+++ Data to process

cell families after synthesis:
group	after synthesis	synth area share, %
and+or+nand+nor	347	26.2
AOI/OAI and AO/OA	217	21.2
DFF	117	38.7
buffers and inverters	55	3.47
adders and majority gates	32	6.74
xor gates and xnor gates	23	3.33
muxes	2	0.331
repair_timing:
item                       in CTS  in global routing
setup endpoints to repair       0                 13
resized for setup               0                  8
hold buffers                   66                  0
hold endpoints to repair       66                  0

++++++
+++ Data to process

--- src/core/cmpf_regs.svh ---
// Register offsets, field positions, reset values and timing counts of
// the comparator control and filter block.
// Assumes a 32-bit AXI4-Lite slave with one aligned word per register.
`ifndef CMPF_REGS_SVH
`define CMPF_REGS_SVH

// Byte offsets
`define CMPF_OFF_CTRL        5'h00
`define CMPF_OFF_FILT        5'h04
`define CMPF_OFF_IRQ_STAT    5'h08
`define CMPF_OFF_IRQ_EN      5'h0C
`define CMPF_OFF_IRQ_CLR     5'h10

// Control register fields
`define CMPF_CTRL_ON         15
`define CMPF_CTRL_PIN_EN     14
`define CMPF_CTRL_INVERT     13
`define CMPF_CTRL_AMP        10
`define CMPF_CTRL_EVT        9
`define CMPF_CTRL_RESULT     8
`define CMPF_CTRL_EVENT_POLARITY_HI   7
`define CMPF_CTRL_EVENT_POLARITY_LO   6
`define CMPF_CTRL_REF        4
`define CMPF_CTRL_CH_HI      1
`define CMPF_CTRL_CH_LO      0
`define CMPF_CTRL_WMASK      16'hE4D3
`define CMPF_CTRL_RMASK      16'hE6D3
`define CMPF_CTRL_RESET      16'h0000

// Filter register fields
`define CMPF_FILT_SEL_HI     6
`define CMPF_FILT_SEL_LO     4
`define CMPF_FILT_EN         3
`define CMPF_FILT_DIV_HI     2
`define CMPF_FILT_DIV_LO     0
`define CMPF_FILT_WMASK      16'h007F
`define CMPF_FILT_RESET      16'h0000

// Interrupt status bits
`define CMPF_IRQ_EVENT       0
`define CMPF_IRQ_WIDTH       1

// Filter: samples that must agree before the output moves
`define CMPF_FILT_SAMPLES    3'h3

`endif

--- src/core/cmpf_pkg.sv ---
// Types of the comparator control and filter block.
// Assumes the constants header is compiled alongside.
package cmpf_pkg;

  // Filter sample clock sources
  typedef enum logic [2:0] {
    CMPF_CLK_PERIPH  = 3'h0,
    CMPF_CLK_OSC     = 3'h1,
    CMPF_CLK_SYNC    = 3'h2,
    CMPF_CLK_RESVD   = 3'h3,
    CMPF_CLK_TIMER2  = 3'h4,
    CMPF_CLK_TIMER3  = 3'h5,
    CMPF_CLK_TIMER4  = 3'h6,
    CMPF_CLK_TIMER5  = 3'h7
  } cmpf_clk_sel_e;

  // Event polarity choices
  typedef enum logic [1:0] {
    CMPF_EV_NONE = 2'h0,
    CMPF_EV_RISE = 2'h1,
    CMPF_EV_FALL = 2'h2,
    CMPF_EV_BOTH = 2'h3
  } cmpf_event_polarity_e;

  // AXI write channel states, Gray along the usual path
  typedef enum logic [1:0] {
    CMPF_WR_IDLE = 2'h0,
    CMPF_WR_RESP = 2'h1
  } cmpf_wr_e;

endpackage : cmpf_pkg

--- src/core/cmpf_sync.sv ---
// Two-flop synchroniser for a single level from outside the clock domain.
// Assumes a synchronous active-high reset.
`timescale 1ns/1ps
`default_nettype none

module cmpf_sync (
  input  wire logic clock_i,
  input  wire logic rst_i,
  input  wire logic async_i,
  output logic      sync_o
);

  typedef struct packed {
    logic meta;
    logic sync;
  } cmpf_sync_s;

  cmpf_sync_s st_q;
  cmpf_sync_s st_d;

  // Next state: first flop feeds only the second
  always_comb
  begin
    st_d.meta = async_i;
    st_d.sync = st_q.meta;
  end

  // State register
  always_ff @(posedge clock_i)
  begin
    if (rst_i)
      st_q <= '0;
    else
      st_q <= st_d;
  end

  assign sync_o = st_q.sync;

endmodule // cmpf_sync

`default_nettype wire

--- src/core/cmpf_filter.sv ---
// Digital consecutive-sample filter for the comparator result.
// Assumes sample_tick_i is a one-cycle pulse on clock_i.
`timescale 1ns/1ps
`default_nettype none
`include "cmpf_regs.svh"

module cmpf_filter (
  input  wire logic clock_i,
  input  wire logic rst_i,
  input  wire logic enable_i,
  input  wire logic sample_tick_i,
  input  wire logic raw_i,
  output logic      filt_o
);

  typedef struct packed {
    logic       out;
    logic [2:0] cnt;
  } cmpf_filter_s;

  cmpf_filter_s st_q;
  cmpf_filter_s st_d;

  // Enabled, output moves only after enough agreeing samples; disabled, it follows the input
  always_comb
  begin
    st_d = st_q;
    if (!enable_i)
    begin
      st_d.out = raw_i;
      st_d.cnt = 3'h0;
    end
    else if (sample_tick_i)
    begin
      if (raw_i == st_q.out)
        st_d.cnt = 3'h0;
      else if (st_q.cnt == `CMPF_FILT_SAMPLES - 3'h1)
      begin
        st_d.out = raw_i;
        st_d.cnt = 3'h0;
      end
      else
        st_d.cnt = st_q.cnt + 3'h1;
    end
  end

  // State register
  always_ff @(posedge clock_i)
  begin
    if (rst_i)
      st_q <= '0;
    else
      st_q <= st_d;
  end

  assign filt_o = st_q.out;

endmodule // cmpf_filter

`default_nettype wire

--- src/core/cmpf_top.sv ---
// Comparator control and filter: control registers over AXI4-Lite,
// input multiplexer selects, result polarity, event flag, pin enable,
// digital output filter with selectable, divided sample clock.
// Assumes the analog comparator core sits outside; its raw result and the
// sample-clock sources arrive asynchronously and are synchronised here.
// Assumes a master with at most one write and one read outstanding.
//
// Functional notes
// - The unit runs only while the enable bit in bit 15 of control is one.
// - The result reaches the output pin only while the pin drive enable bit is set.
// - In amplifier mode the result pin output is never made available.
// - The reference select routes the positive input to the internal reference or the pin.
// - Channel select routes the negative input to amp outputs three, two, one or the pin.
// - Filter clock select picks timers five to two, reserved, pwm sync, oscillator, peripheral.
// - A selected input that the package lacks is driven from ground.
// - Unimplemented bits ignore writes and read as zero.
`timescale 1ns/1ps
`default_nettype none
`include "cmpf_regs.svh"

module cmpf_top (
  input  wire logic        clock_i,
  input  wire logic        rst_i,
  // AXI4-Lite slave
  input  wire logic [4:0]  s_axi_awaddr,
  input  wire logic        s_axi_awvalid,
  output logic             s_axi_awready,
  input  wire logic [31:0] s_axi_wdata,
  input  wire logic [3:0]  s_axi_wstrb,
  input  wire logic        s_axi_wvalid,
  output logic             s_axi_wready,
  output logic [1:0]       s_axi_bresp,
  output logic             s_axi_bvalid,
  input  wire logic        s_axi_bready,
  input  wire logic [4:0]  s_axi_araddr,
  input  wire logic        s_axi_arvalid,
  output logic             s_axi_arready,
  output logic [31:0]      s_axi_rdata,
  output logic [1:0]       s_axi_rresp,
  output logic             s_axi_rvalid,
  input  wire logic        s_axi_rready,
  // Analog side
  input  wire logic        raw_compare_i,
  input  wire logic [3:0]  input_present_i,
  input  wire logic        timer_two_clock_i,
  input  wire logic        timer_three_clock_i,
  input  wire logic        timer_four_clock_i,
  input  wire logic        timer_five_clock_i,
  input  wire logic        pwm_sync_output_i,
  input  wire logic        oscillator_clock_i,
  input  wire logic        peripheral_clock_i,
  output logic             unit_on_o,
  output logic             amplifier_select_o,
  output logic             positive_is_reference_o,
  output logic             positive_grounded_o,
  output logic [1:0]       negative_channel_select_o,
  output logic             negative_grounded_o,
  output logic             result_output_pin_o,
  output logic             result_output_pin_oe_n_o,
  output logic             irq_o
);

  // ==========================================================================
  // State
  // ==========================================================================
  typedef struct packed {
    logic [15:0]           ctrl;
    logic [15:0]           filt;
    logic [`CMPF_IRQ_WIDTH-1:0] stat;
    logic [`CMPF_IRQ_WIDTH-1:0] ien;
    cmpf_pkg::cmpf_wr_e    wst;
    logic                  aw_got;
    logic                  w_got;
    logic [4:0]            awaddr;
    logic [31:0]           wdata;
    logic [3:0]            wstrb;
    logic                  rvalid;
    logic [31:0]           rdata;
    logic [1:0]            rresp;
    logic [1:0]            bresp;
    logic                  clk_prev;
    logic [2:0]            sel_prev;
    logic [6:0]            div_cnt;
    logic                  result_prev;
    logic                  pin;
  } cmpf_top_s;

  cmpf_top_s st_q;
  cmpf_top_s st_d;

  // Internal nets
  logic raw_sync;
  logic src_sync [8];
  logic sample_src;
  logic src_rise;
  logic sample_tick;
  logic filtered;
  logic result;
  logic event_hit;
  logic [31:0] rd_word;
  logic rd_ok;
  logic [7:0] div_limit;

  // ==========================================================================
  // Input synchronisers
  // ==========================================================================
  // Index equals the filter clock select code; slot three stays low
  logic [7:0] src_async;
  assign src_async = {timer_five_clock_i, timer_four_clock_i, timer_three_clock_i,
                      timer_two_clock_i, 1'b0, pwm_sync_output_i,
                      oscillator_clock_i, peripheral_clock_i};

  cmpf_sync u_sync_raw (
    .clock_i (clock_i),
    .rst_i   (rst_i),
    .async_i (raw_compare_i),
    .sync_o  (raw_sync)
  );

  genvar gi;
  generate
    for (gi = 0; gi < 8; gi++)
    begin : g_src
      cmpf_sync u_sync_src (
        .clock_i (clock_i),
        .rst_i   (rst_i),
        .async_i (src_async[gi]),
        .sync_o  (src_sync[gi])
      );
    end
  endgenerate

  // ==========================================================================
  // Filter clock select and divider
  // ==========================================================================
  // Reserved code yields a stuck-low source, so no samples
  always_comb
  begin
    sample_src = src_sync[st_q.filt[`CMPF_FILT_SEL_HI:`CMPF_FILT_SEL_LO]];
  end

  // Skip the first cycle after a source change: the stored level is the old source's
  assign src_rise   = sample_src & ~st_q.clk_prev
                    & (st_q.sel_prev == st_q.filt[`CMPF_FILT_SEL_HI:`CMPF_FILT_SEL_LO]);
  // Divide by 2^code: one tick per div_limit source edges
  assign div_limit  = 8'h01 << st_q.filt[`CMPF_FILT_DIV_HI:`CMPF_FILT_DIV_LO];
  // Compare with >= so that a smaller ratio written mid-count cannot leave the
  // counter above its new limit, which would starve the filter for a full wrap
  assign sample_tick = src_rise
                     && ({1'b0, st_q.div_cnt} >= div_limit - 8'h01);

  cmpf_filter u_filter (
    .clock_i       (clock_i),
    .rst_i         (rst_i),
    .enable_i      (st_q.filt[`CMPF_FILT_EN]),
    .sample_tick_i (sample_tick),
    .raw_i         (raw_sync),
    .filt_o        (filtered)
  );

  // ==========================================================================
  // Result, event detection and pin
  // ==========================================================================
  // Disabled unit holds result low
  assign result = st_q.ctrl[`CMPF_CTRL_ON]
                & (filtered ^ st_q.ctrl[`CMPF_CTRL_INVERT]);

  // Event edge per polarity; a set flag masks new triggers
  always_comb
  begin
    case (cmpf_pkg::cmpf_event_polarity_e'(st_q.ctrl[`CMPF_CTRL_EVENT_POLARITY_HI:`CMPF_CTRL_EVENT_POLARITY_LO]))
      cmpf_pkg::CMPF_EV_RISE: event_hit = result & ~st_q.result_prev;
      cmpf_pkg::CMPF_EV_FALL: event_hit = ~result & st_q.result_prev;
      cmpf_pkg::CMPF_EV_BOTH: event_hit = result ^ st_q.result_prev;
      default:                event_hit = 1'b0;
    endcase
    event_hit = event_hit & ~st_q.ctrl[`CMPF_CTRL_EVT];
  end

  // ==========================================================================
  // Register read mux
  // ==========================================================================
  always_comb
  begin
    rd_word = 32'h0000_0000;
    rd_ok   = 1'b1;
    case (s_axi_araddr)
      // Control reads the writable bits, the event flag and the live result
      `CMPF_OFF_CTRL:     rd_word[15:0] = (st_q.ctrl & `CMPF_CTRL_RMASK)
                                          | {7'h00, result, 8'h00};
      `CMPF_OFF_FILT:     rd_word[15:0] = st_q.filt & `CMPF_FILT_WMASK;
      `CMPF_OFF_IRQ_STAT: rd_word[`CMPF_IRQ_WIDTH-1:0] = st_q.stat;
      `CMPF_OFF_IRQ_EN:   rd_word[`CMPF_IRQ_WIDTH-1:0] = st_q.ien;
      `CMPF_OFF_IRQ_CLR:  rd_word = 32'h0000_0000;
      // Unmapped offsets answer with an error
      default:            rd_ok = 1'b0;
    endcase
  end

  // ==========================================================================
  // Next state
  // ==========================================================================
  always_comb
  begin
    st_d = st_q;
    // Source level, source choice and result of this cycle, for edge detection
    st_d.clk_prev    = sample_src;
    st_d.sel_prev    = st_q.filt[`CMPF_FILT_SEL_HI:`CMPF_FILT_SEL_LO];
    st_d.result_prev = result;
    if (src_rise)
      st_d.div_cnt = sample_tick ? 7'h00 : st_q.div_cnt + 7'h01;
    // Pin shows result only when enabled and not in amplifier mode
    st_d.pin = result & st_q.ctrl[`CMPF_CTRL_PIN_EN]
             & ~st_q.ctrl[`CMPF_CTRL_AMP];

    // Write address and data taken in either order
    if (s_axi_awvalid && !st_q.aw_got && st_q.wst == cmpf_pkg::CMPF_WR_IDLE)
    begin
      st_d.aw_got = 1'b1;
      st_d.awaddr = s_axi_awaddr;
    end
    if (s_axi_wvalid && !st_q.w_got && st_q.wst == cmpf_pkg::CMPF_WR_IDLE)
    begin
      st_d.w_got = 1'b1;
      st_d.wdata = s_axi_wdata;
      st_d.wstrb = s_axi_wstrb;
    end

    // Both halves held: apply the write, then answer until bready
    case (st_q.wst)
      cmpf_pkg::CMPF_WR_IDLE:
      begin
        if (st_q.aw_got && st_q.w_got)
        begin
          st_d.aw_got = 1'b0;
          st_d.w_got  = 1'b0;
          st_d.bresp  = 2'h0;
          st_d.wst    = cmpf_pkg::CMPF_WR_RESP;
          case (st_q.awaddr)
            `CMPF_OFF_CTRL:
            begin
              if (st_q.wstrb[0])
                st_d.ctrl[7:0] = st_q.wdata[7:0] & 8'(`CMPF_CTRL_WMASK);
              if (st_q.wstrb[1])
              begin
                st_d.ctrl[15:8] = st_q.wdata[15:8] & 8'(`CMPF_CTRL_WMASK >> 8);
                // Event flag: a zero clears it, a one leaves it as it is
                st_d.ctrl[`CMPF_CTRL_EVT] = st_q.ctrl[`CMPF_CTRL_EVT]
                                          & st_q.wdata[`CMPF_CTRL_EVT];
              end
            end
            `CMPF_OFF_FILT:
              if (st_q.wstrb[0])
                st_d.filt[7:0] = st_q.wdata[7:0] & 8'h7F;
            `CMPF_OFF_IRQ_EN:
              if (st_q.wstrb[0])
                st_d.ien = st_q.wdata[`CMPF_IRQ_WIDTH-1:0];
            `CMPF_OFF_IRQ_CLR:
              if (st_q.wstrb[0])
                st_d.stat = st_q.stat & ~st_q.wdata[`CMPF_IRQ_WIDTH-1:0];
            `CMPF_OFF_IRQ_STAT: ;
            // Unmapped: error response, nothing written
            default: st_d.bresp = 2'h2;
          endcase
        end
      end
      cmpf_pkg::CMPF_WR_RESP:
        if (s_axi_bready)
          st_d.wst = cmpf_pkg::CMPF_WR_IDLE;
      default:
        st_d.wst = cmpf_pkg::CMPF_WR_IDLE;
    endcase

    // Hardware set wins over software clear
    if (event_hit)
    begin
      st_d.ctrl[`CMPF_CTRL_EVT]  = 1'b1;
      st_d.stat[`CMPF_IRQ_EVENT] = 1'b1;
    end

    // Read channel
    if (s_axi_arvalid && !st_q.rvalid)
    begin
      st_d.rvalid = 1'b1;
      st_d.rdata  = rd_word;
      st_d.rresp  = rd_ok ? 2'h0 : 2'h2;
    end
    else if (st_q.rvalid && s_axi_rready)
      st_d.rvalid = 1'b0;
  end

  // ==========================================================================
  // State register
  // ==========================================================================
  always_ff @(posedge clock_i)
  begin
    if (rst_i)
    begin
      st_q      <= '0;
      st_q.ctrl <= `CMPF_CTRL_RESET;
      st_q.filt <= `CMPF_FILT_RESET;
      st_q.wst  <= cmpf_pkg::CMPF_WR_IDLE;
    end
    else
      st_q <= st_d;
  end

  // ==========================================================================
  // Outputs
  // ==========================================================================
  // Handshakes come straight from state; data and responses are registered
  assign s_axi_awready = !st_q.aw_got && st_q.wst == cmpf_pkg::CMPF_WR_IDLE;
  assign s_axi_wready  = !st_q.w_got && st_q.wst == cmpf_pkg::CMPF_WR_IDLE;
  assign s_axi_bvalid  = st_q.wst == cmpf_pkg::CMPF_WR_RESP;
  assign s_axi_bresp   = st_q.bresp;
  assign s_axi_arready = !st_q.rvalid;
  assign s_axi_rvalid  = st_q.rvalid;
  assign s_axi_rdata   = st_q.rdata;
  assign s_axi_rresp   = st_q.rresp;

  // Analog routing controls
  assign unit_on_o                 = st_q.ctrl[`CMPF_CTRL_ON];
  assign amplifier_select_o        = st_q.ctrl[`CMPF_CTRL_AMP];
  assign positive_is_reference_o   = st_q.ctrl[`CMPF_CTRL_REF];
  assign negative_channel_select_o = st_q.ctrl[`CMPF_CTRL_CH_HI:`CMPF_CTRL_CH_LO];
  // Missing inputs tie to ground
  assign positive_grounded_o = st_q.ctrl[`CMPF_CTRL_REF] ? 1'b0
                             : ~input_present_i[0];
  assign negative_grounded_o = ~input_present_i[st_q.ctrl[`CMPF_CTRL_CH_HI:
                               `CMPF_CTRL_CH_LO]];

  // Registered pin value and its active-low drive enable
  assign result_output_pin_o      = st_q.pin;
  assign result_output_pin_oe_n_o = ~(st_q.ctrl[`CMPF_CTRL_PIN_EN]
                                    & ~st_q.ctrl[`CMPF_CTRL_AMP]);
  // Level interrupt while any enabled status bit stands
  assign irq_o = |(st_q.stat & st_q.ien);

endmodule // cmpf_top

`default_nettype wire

++++++

**Problem**
Please copy, exactly and with nothing else, the lines above beginning at the line that has "xor gates and" and ending with the line that has "hold endpoints to".

**Result of the exercise**
xor gates and xnor gates	23	3.33
muxes	2	0.331
repair_timing:
item                       in CTS  in global routing
setup endpoints to repair       0                 13
resized for setup               0                  8
hold buffers                   66                  0
hold endpoints to repair       66                  0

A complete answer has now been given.